Two words are pretty much guaranteed to pop up in any retail conversation today – ‘transformation’ and ‘disruption’.
In a dramatically shifting retail landscape, they often conjure up unwelcome associations and tend to accompany ‘challenging’ in the contemporary industry lexicon.
But, as Retail Week marks its 30th anniversary, it’s striking how often and how successfully retail has morphed and upset the status quo.
Radical change has been part of everyday retail life for those three decades, and what the winners have typically sought.
Disruption? Within just a few years of our launch back in 1988, the advent of Sunday trading altered not just shopping patterns but consumers’ lives as liberalisation opened up new commercial and leisure possibilities.
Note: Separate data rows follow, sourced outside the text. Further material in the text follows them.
File: design/flow/config.mk
export PLATFORM = sky130hd
export DESIGN_NAME = amber_mul
export DESIGN_NICKNAME = amber_mul
export VERILOG_FILES = /design/flow/design.v
export SDC_FILE = /design/flow/constraint.sdc
export NUM_CORES = 4
export LEC_CHECK = 0
export CAP_MARGIN = 20
export CORE_MARGIN = 2
export CORE_UTILIZATION = 70
export CTS_CLUSTER_SIZE = 27
export PLACE_DENSITY = 0.6
export SETUP_SLACK_MARGIN = -0.19
export SLEW_MARGIN = 20
File: design/flow/constraint.sdc
create_clock -name core_clock -period 2.54 [get_ports {i_clk}]
set_input_delay 0.5080 -clock core_clock [delete_from_list [all_inputs] [get_ports {i_clk}]]
set_output_delay 0.5080 -clock core_clock [all_outputs]
set_load 0.01 [all_outputs]
File: design/flow/design.v
module a23_multiply (
input                       i_clk,
input                       i_rst,           
input                       i_fetch_stall,
input       [31:0]          i_a_in,          
input       [31:0]          i_b_in,          
input       [1:0]           i_function,
input                       i_execute,
output      [31:0]          o_out,
output      [1:0]           o_flags,         
output reg                  o_done           
);
wire        enable;
wire        accumulate;
wire [33:0] multiplier;
wire [33:0] multiplier_bar;
wire [33:0] sum;
wire [33:0] sum34_b;
reg  [5:0]  count;
reg  [5:0]  count_nxt;
reg  [67:0] product;
reg  [67:0] product_nxt;
reg  [1:0]  flags_nxt;
wire [32:0] sum_acc1;            
assign enable         = i_function[0];
assign accumulate     = i_function[1];
assign multiplier     =  { 2'd0, i_a_in} ;
assign multiplier_bar = ~{ 2'd0, i_a_in} + 34'd1 ;
assign sum34_b        =  product[1:0] == 2'b01 ? multiplier     :
                         product[1:0] == 2'b10 ? multiplier_bar :
                                                 34'd0          ;
    assign sum =  product[67:34] + sum34_b;
    assign sum_acc1 = {1'd0, product[32:1]} + {1'd0, i_a_in};
always @*
    begin
    count_nxt           = count;
    product_nxt         = product;
    flags_nxt   = { product[32], product[32:1] == 32'd0 }; 
    if ( count == 6'd0 )
        product_nxt = {33'd0, 1'd0, i_b_in, 1'd0 } ;
    else if ( count <= 6'd33 )
        product_nxt = { sum[33], sum, product[33:1]} ;
    else if ( count == 6'd34 && accumulate )
        begin
        product_nxt         = { product[64:33], sum_acc1[31:0], 1'd0};  
        end
    if (count == 6'd0)   
        count_nxt   = enable ? 6'd1 : 6'd0;
    else if ((count == 6'd34 && !accumulate) ||   
             (count == 6'd35 &&  accumulate)  )   
        count_nxt   = 6'd0;
    else
        count_nxt   = count + 1'd1;
    end
always @ ( posedge i_clk )
    if ( i_rst )
        begin
        count           <= 6'd0;
        o_done          <= 1'd0;
        end
    else if ( !i_fetch_stall )
        begin
        count           <= i_execute ? count_nxt          : count;           
        product         <= i_execute ? product_nxt        : product;        
        o_done          <= i_execute ? count == 6'd31     : o_done;          
        end
assign o_out   = product[32:1]; 
assign o_flags = flags_nxt;
endmodule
Similarly, in the 1990s the touchdown of Tesco Extra stores sent shockwaves through retail. The fear was that, as consumers happily chucked TVs in their trolleys along with their tinned goods, specialist retailers faced wipe-out.
Then the rise of Amazon meant that one-stop shopping, first from desktops and then from sofas as technology transformed life, took on a new meaning. Alongside the Seattle powerhouse, a new generation of pureplays such as Asos rose to prominence in the 2000s.
Transformation? Expectations about service, product provenance, or convenience bear no comparison to what would have existed in the past, all driven by retailers’ efforts year after year to better cater for and anticipate people’s needs and desires.
It’s not just retail that has been transformed, retail has transformed life. Just think how products ranging from Serrano ham and Prosecco to computers and phones have been democratised by retailers’ determination to better serve shoppers.
Retailers have played their part as much as any politician in making the aspirations of individuals and society alike achievable.
The last 30 years have been tumultuous, often exhilarating and sometimes extremely testing for the industry.
Retail Week was launched in 1988 by business journalism legend Patience Wheatcroft not just to reflect the transformation but to inform it, and we have tried to do the same ever since.
Then and now
Just as in the early days Retail Week gave its backing to reform of outdated Sunday trading rules, today the iniquities of the business rates system are in our sights.
Just as we shared ideas and insights about the future of department stores – a big question back then just as it is, in new form, now – we bring the same approach to the issues facing retail today and tomorrow.
We could never have done that, and could not hope to do so now, without the support of the industry.
We rely as we always have done on the willingness of people in the industry to share news, knowledge and expertise, and are grateful to retail leaders who, as members of our editorial advisory board, provide invaluable guidance on what the issues are that really matter to the industry.
One of the members of the original advisory board was Habitat founder Sir Terence Conran.
A retail brand that can genuinely be described as iconic, Habitat’s story is representative of disruption and transformation.
It made a splash by catering for a new generation of consumers and a new consumer mood, and in the following decades had its ups and downs, going through administration before being rebuilt.
Today most of its sales are generated online, but when it opened its doors in Brighton this week shoppers flooded in.
Habitat may have changed, but the principles and retail disciplines that made it and others great have not.
Times may be tough for many at the moment, but retail has always been able to adapt as new entrepreneurs, businesses and commercial models emerged.
As we celebrate our 30th we look forward to reporting on all the change still to come, helping retailers navigate it and celebrating what is good about transformation and disruption.